Assigned task
Below is a block of entries; repeat exactly the lines starting at the line that contains "max reg2reg |" and ending at the line that contains "max in group", both included.
Top of Record extracts
## src/rtl/ovr_detect.sv

```systemverilog
module ovr_detect #(
  parameter int SAMPLE_W = 24,
  parameter int THR_W = 16,
  parameter int TRIP_COUNT = 4,
  parameter logic [THR_W-1:0] THR_DEFAULT = 16'hCCCC
) (
  input  logic                clk,
  input  logic                rst,
  input  logic                thr_wr_en,
  input  logic [THR_W-1:0]    thr_wr_data,
  input  logic                s1_valid,
  input  logic [SAMPLE_W-1:0] s1_data,
  input  logic                fs_strobe,
  input  logic                fs_exceed,
  input  logic                dvalid_in,
  output logic                ovr_flag,
  output logic                dvalid_out
);
  localparam int CW = $clog2(TRIP_COUNT + 2);
  localparam logic [CW-1:0] CNT_SAT = CW'(TRIP_COUNT + 1);

  logic [THR_W-1:0]    thr;
  logic [CW-1:0]       cnt, cnt_nxt;
  logic [SAMPLE_W-1:0] mag;
  logic                hit, trip_nxt;

  assign mag = s1_data[SAMPLE_W-1] ? (~s1_data + 1'b1) : s1_data;
  assign hit = mag[SAMPLE_W-1 -: THR_W] > thr;

  always_comb begin
    cnt_nxt = cnt;
    if (fs_strobe)
      cnt_nxt = !fs_exceed ? '0 : (cnt == CNT_SAT) ? cnt : cnt + 1'b1;
  end

  assign trip_nxt = cnt_nxt == CNT_SAT;

  always_ff @(posedge clk) begin
    if (rst) begin
      thr      <= THR_DEFAULT;
      cnt      <= '0;
      ovr_flag <= 1'b0;
    end else begin
      if (thr_wr_en) thr <= thr_wr_data;
      cnt <= cnt_nxt;
      if (s1_valid)      ovr_flag <= hit | trip_nxt;
      else if (trip_nxt) ovr_flag <= 1'b1;
    end
  end

  assign dvalid_out = dvalid_in & ~ovr_flag;
endmodule

```
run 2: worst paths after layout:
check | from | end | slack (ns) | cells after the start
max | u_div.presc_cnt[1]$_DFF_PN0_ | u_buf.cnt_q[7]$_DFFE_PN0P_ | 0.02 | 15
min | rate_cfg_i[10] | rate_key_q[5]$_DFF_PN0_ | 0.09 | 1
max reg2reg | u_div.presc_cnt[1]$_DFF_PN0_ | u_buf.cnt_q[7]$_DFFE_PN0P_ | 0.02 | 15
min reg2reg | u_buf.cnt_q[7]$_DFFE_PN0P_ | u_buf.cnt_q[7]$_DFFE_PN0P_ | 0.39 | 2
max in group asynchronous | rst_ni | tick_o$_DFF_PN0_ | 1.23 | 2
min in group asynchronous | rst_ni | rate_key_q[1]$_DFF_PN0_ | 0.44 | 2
$ cat src/rtl/lirq_pkg.sv
package lirq_pkg;
  localparam int ADDR_W = 8;

  localparam logic [ADDR_W-1:0] OFS_GATE  = 8'h04;
  localparam logic [ADDR_W-1:0] OFS_PEND  = 8'h50;
  localparam logic [ADDR_W-1:0] OFS_MASK  = 8'h54;
  localparam logic [ADDR_W-1:0] OFS_POL   = 8'h58;
  localparam logic [ADDR_W-1:0] OFS_LEVEL = 8'h5C;

  typedef enum logic [2:0] {
    SEL_NONE,
    SEL_GATE,
    SEL_PEND,
    SEL_MASK,
    SEL_POL,
    SEL_LEVEL
  } reg_sel_e;

  function automatic reg_sel_e decode_addr(input logic [ADDR_W-1:0] a);
    case (a)
      OFS_GATE:  return SEL_GATE;
      OFS_PEND:  return SEL_PEND;
      OFS_MASK:  return SEL_MASK;
      OFS_POL:   return SEL_POL;
      OFS_LEVEL: return SEL_LEVEL;
      default:   return SEL_NONE;
    endcase
  endfunction
endpackage

$ cat src/rtl/lirq_sync.sv
module lirq_sync #(
  parameter int NUM_SRC     = 32,
  parameter int SYNC_STAGES = 2
) (
  input  logic               clk,
  input  logic               rst,
  input  logic [NUM_SRC-1:0] src_i,
  output logic [NUM_SRC-1:0] level_o
);
  localparam int LAST = SYNC_STAGES - 1;

  logic [NUM_SRC-1:0] stage_q [SYNC_STAGES];

  always_ff @(posedge clk) begin
    if (rst) begin
      for (int k = 0; k < SYNC_STAGES; k++) stage_q[k] <= '0;
    end else begin
      stage_q[0] <= src_i;
      for (int k = 1; k < SYNC_STAGES; k++) stage_q[k] <= stage_q[k-1];
    end
  end

  // Source n lands on register bit NUM_SRC-1-n.
  for (genvar n = 0; n < NUM_SRC; n++) begin : g_rev
    assign level_o[NUM_SRC-1-n] = stage_q[LAST][n];
  end
endmodule
## src/rtl/sleep_ctrl.sv

```systemverilog
module sleep_ctrl #(
  parameter int SYNC_STAGES    = 2,
  parameter int ENTER_CYCLES   = 2,
  parameter int EXIT_CYCLES    = 2,
  parameter int RECOVER_CYCLES = 2
) (
  input  logic clk,
  input  logic rst_n,
  input  logic sleep_req,
  input  logic sel_active,
  input  logic strobe,
  output logic asleep,
  output logic block_inputs,
  output logic force_hiz,
  output logic proto_err
);
  localparam int MAXC0 = (ENTER_CYCLES > EXIT_CYCLES) ? ENTER_CYCLES : EXIT_CYCLES;
  localparam int MAXC  = (MAXC0 > RECOVER_CYCLES) ? MAXC0 : RECOVER_CYCLES;
  localparam int CW    = $clog2(MAXC + 1);

  typedef enum logic [2:0] {AWAKE, ENTERING, SLEEPING, EXITING, RECOVER} phase_t;

  phase_t                 phase;
  logic [CW-1:0]          cnt;
  logic [SYNC_STAGES-1:0] sync;
  logic                   req_s;

  assign req_s = sync[SYNC_STAGES-1];

  always_ff @(posedge clk or negedge rst_n)
    if (!rst_n) sync <= '0;
    else        sync <= {sync[SYNC_STAGES-2:0], sleep_req};

  always_ff @(posedge clk or negedge rst_n) begin
    if (!rst_n) begin
      phase     <= AWAKE;
      cnt       <= '0;
      proto_err <= 1'b0;
    end else begin
      case (phase)
        AWAKE: if (req_s) begin
          phase <= ENTERING;
          cnt   <= CW'(ENTER_CYCLES - 1);
          if (sel_active) proto_err <= 1'b1;
        end
        ENTERING: if (cnt == '0) phase <= SLEEPING;
                  else           cnt   <= cnt - 1'b1;
        SLEEPING: if (!req_s) begin
          phase <= EXITING;
          cnt   <= CW'(EXIT_CYCLES - 1);
        end
        EXITING: if (cnt == '0) begin
          phase <= RECOVER;
          cnt   <= CW'(RECOVER_CYCLES - 1);
        end else cnt <= cnt - 1'b1;
        RECOVER: begin
          if (strobe) proto_err <= 1'b1;
          if (cnt == '0) phase <= AWAKE;
          else           cnt   <= cnt - 1'b1;
        end
        default: phase <= AWAKE;
      endcase
    end
  end

  assign asleep       = (phase == SLEEPING);
  assign force_hiz    = (phase == ENTERING) || (phase == SLEEPING) || (phase == EXITING);
  assign block_inputs = (phase != AWAKE);

  assert_asleep_guarded_R10: assert property (@(posedge clk) disable iff (!rst_n)
    asleep |-> (force_hiz && block_inputs));
  assert_err_sticky_R9: assert property (@(posedge clk) disable iff (!rst_n)
    proto_err |=> proto_err);
  assert_sleep_after_entry_R3: assert property (@(posedge clk) disable iff (!rst_n)
    $rose(asleep) |-> $past(force_hiz));
  assert_recover_after_hiz_R6: assert property (@(posedge clk) disable iff (!rst_n)
    $fell(block_inputs) |-> (!force_hiz && $past(!force_hiz)));
  assert_recover_strobe_R8: assert property (@(posedge clk) disable iff (!rst_n)
    (phase == RECOVER && strobe) |=> proto_err);
  assert_entry_needs_req_R2: assert property (@(posedge clk) disable iff (!rst_n)
    $rose(block_inputs) |-> $past(req_s));
endmodule

```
Bottom of Record extracts
Solution
max reg2reg | u_div.presc_cnt[1]$_DFF_PN0_ | u_buf.cnt_q[7]$_DFFE_PN0P_ | 0.02 | 15
min reg2reg | u_buf.cnt_q[7]$_DFFE_PN0P_ | u_buf.cnt_q[7]$_DFFE_PN0P_ | 0.39 | 2
max in group asynchronous | rst_ni | tick_o$_DFF_PN0_ | 1.23 | 2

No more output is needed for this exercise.